- - Tuesday, January 16, 2018

THE ROAD NOT TAKEN: EDWARD LANSDALE AND THE AMERICAN TRAGEDY IN VIETNAM

By Max Boot

Liveright, $35, 768 pages



Edward Lansdale is probably the greatest cold warrior that most Americans have never heard of. Max Boot has written a fascinating account of how this California college humorist, frat boy and advertising executive evolved into a counterinsurgency expert before the term was even coined. He was a virtual shadow American proconsul in both the Philippines and South Vietnam in the 1950s wisely advising both Philippine President Ramon Magsaysay and South Vietnamese leader No Dinh Diem on how to deal with Communist inspired insurgencies.

His success in the Philippines was spectacular and made his reputation. In Vietnam he was originally successful, but saw his influence wane for reasons beyond his control. However, he became the father of today’s American counterinsurgency doctrine even though few American advisers have been able to replicate his skill in influencing foreign leaders.

Max Boot has become one of the master chroniclers of American counterinsurgency efforts, and his biography of Mr. Lansdale is a tribute to a guy who recognized the threat of insurgency in a post-World War II environment where most American leaders saw only brute force as a solution to any political-military problem.

Although he never admitted it publicly until late in his life, Mr. Lansdale was a CIA agent with a cover as an Air Force advisory officer. In the Philippines of the early 1950s he became a personal adviser to the Philippine defense minister — and later president — Magsaysay in putting down the Communist inspired Huk rebellion by convincing Mr. Magsaysay that the key was not just killing insurgents, which only created more insurgents.

Mr. Lansdale argued that success was dependent on getting the people to stop supporting the insurgents, and have some hope that the government was a better alternative. Eliminating insurgents militarily was only a secondary part of the Lansdale approach. It worked in the Philippines because Mr. Lansdale developed a unique brand of trust with that nation’s leader.

When he was asked to do the same things in South Vietnam, Mr. Lansdale was initially successful in developing a personal rapport with Prime Minister Diem. However, Mr. Lansdale eventually lost influence with Mr. Diem due to the machinations of Mr. Diem’s brother No Diem Nhu and his manipulative wife Madam Nhu. Absent Mr. Lansdale, the Kennedy administration eventually lost confidence, and authorized a military coup that resulted in the death of both of Diem and his brother leading to a series of disastrous military juntas.

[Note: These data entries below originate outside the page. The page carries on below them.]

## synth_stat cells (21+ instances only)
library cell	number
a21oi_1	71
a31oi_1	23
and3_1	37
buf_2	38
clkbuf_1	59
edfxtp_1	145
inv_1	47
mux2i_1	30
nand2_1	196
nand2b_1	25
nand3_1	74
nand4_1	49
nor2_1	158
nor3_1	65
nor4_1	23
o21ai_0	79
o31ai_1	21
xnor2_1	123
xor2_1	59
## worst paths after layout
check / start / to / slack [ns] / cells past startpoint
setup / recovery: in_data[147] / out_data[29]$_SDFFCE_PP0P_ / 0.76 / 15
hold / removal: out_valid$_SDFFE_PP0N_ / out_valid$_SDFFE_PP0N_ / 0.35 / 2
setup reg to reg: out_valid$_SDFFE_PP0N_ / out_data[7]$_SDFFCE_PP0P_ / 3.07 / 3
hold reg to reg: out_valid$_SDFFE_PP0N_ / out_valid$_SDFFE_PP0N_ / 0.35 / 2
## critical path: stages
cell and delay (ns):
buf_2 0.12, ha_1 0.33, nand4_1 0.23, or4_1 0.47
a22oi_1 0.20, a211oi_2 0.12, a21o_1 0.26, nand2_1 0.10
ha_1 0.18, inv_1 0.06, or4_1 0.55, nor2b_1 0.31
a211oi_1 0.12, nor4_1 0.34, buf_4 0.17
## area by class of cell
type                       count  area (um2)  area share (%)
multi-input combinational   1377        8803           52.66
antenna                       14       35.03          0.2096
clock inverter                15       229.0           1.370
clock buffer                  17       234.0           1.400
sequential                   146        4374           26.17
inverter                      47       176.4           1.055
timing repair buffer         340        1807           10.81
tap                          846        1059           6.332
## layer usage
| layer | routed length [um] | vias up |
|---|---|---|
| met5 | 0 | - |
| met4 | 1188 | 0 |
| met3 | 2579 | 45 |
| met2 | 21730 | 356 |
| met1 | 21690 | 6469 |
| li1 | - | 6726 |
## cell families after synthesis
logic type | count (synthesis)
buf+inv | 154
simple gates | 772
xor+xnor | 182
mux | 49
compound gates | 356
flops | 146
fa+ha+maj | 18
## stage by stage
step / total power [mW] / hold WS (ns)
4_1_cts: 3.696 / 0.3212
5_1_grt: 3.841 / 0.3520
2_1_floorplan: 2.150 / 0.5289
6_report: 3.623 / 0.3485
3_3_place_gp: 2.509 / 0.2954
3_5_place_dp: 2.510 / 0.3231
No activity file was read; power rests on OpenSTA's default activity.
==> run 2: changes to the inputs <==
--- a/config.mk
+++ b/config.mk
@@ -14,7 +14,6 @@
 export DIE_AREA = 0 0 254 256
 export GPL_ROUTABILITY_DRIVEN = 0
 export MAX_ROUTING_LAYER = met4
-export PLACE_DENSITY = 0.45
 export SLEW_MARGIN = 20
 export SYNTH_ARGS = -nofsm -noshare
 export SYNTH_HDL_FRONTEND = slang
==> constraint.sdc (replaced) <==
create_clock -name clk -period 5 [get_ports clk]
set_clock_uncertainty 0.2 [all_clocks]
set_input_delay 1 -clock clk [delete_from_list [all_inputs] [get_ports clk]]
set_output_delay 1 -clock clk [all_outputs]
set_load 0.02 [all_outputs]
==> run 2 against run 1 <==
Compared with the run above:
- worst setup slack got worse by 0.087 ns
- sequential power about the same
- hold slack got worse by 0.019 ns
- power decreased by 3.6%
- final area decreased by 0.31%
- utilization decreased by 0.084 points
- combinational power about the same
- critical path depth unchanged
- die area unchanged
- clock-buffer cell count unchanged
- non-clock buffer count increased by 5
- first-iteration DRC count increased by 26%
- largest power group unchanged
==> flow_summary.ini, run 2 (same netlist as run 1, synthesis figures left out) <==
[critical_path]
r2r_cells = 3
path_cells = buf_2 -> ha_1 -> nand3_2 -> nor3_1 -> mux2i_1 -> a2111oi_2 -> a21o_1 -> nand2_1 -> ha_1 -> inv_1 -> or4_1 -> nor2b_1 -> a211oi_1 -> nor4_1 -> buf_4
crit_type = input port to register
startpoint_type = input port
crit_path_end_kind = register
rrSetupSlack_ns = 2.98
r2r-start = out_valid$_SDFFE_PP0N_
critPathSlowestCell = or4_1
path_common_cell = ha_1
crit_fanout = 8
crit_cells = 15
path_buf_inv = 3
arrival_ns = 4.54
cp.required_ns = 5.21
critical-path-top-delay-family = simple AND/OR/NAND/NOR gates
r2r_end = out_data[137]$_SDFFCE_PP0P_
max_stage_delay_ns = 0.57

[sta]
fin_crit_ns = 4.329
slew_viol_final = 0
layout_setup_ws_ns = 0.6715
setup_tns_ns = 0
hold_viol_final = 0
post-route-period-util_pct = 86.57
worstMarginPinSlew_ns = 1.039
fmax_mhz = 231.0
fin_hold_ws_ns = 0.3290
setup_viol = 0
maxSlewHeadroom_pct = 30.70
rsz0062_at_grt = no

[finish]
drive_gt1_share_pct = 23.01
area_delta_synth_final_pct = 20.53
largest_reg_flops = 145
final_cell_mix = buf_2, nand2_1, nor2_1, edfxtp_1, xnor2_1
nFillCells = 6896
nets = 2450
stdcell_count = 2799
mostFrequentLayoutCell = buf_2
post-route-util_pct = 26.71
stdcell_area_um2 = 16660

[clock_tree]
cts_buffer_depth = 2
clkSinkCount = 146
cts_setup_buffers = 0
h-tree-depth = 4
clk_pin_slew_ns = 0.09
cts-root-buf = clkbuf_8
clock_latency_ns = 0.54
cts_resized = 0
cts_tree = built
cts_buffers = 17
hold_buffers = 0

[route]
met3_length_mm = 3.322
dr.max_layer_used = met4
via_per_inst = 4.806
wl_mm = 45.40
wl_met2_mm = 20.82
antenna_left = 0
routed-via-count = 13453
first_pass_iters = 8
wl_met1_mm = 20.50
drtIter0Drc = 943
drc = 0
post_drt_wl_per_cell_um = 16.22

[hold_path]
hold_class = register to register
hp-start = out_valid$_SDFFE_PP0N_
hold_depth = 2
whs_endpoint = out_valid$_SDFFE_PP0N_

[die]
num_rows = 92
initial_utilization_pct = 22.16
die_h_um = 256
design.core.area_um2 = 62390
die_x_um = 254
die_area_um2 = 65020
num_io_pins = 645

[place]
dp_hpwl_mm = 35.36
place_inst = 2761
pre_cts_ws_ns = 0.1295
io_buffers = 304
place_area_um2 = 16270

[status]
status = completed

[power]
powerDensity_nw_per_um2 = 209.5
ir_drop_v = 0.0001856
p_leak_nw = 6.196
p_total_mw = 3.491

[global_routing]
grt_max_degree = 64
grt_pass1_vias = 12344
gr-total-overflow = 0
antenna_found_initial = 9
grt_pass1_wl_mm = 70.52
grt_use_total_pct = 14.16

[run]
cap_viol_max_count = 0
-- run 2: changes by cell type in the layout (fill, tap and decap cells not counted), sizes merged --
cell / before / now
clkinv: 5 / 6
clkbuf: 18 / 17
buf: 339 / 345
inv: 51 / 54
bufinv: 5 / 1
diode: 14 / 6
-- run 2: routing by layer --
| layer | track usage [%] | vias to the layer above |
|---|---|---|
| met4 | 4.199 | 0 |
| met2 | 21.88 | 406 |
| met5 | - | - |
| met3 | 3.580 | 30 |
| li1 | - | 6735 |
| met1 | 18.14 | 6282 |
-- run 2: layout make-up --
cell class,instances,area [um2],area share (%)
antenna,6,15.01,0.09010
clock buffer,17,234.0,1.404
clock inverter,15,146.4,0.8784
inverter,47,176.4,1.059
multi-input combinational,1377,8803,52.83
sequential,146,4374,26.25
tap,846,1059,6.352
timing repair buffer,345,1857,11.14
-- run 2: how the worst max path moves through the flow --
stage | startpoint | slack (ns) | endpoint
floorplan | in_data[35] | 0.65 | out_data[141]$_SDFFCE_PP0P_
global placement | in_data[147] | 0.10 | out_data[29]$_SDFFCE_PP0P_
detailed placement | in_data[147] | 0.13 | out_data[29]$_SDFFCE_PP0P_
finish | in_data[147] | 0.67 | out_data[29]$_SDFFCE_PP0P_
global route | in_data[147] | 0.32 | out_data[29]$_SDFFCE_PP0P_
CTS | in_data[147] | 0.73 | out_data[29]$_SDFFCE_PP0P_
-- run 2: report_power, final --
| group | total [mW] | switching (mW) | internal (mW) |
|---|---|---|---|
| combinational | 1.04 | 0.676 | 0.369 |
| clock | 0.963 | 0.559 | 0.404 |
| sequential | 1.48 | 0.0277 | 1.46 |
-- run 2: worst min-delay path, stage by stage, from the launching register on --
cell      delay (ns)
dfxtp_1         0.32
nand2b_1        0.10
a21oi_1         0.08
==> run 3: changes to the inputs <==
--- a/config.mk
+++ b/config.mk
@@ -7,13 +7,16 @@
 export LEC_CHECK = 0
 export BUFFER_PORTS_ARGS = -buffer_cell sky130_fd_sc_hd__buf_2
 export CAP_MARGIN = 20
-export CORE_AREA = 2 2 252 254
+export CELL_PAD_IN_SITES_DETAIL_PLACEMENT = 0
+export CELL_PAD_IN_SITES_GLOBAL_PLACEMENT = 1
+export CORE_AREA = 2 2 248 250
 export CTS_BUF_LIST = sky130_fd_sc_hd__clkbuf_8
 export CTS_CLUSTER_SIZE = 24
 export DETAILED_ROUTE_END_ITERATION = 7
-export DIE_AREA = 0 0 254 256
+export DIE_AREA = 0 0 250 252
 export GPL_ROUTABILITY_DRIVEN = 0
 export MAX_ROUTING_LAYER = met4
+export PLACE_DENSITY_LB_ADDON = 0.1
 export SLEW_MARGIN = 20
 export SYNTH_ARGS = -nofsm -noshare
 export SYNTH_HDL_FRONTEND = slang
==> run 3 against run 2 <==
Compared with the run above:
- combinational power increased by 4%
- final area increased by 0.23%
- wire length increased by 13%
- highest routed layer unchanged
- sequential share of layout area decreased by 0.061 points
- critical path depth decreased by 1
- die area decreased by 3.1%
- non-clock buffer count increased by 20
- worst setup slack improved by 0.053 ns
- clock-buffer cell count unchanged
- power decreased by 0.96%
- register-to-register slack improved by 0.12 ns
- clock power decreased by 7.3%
`config.mk`:
```
export PLATFORM = sky130hd
export DESIGN_NAME = source_tokenizer_stream_flat
export DESIGN_NICKNAME = d
export VERILOG_FILES = /design/src/sv/tok_pkg.sv /design/src/sv/tok_if.sv /design/src/sv/tok_scan.sv /design/src/sv/tok_fifo.sv /design/src/sv/source_tokenizer_stream.sv /design/src/flat_wrapper.sv
export SDC_FILE = /design/constraint.sdc
export NUM_CORES = 1
export LEC_CHECK = 0
export BUFFER_PORTS_ARGS = -buffer_cell sky130_fd_sc_hd__buf_2
export CAP_MARGIN = 20
export CORE_ASPECT_RATIO = 1.75
export CORE_MARGIN = 10
export CORE_UTILIZATION = 60
export CTS_CLUSTER_SIZE = 28
export DETAILED_ROUTE_END_ITERATION = 10
export GPL_ROUTABILITY_DRIVEN = 0
export MAX_ROUTING_LAYER = met4
export PLACE_DENSITY = 0.74
export SYNTH_ARGS = -nofsm -noshare
export SYNTH_HDL_FRONTEND = slang
export SYNTH_SLANG_ARGS = --single-unit
```
`constraint.sdc`:
```
create_clock -name clock -period 7.1 [get_ports clock]
set_input_delay 1.065 -clock clock [delete_from_list [all_inputs] [get_ports clock]]
set_output_delay 1.065 -clock clock [all_outputs]
set_load 0.005 [all_outputs]
```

Mr. Boot also points out that the differences in culture and language worked against Lansdale in Vietnam — he never developed a facility for foreign languages — but he was still able to develop a close personal relationship with Diem. Unlike the island archipelago of the Philippines, South Vietnam’s insurgents had sanctuary in North Vietnam and China that would prove fatal to the south in the end.

Mr. Lansdale had a dislike for bureaucracy that would hamper his effectiveness for life. He became somewhat publicly recognized — falsely — as one of the protagonists in Graham Greene’s novel “The Quiet American,” and more accurately as a lead character in “The Ugly American” written by a Lansdale associate.

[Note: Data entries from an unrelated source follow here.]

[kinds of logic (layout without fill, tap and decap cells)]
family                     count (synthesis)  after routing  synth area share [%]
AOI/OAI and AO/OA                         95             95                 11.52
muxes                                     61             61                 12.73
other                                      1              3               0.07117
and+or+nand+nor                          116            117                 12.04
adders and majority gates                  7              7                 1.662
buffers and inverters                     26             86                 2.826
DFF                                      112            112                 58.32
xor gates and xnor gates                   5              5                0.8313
<file path="config.mk">
export PLATFORM = sky130hd
export DESIGN_NAME = sliding_window_max_min_tracker_unit
export DESIGN_NICKNAME = d
export VERILOG_FILES = /design/src/rtl/swmm_pkg.sv /design/src/rtl/swmm_cand_mem.sv /design/src/rtl/swmm_ctrl.sv /design/src/rtl/sliding_window_max_min_tracker_unit.sv
export SDC_FILE = /design/constraint.sdc
export NUM_CORES = 2
export LEC_CHECK = 0
export BUFFER_PORTS_ARGS = -buffer_cell sky130_fd_sc_hd__buf_2
export CAP_MARGIN = 30
export CORE_AREA = 2 2 562 564
export DETAILED_ROUTE_END_ITERATION = 6
export DIE_AREA = 0 0 564 566
export PLACE_DENSITY = 0.66
export SKIP_CTS_REPAIR_TIMING = 1
export SLEW_MARGIN = 20
export SYNTH_ARGS = -nofsm -noshare
export SYNTH_HDL_FRONTEND = slang
export SYNTH_SLANG_ARGS = --single-unit
</file>
<file path="constraint.sdc">
create_clock -name clk -period 20.3 [get_ports clk]
set_clock_uncertainty 0.1 [all_clocks]
set_input_delay 3.045 -clock clk [delete_from_list [all_inputs] [get_ports clk]]
set_output_delay 3.045 -clock clk [all_outputs]
set_load 0.005 [all_outputs]
</file>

Mr. Lansdale eventually became an Air Force major general and Pentagon official; but he was never able to replicate the success inside the Washington Beltway accomplished in Asia, and he watched the American tragedy in Vietnam unfold despite several attempts to change policy on trips to Saigon before it fell to the Communists.

Mr. Lansdale was not a perfect human being. He had a long-term love affair with a Philippine mistress; but he stayed married, wedding the mistress only after the death of his wife. Mr. Lansdale’s ability to develop personal relationships with foreign leaders and guide their policy-making has never been fully replicated by his modern American adviser successors in fighting insurgencies in Iraq and Afghanistan.

His philosophy of attempting to separate the civilian population from the insurgents has now been codified in U.S. counterinsurgency doctrine. He was a firm believer that American constitutional democracy was far superior to the kind of authoritarianism that the Communists offered and believed that local forces, not Americans, should lead the fight.

American counterinsurgency doctrine as outlined by Mr. Lansdale is sound in that it desires host nation governments to try to convince its people that it is a better option than communist or Islamic fundamentalist alternatives. Unfortunately, getting the locals to buy off on the concept is difficult indeed. Mr. Lansdale succeeded with Mr. Magsaysay, but ultimately failed with Mr. Diem. This book should be read in Baghdad and Kabul, not only by Americans, but by local leaders.

Gary Anderson is a retired Marine Corps colonel who served as a civilian adviser in Iraq and Afghanistan.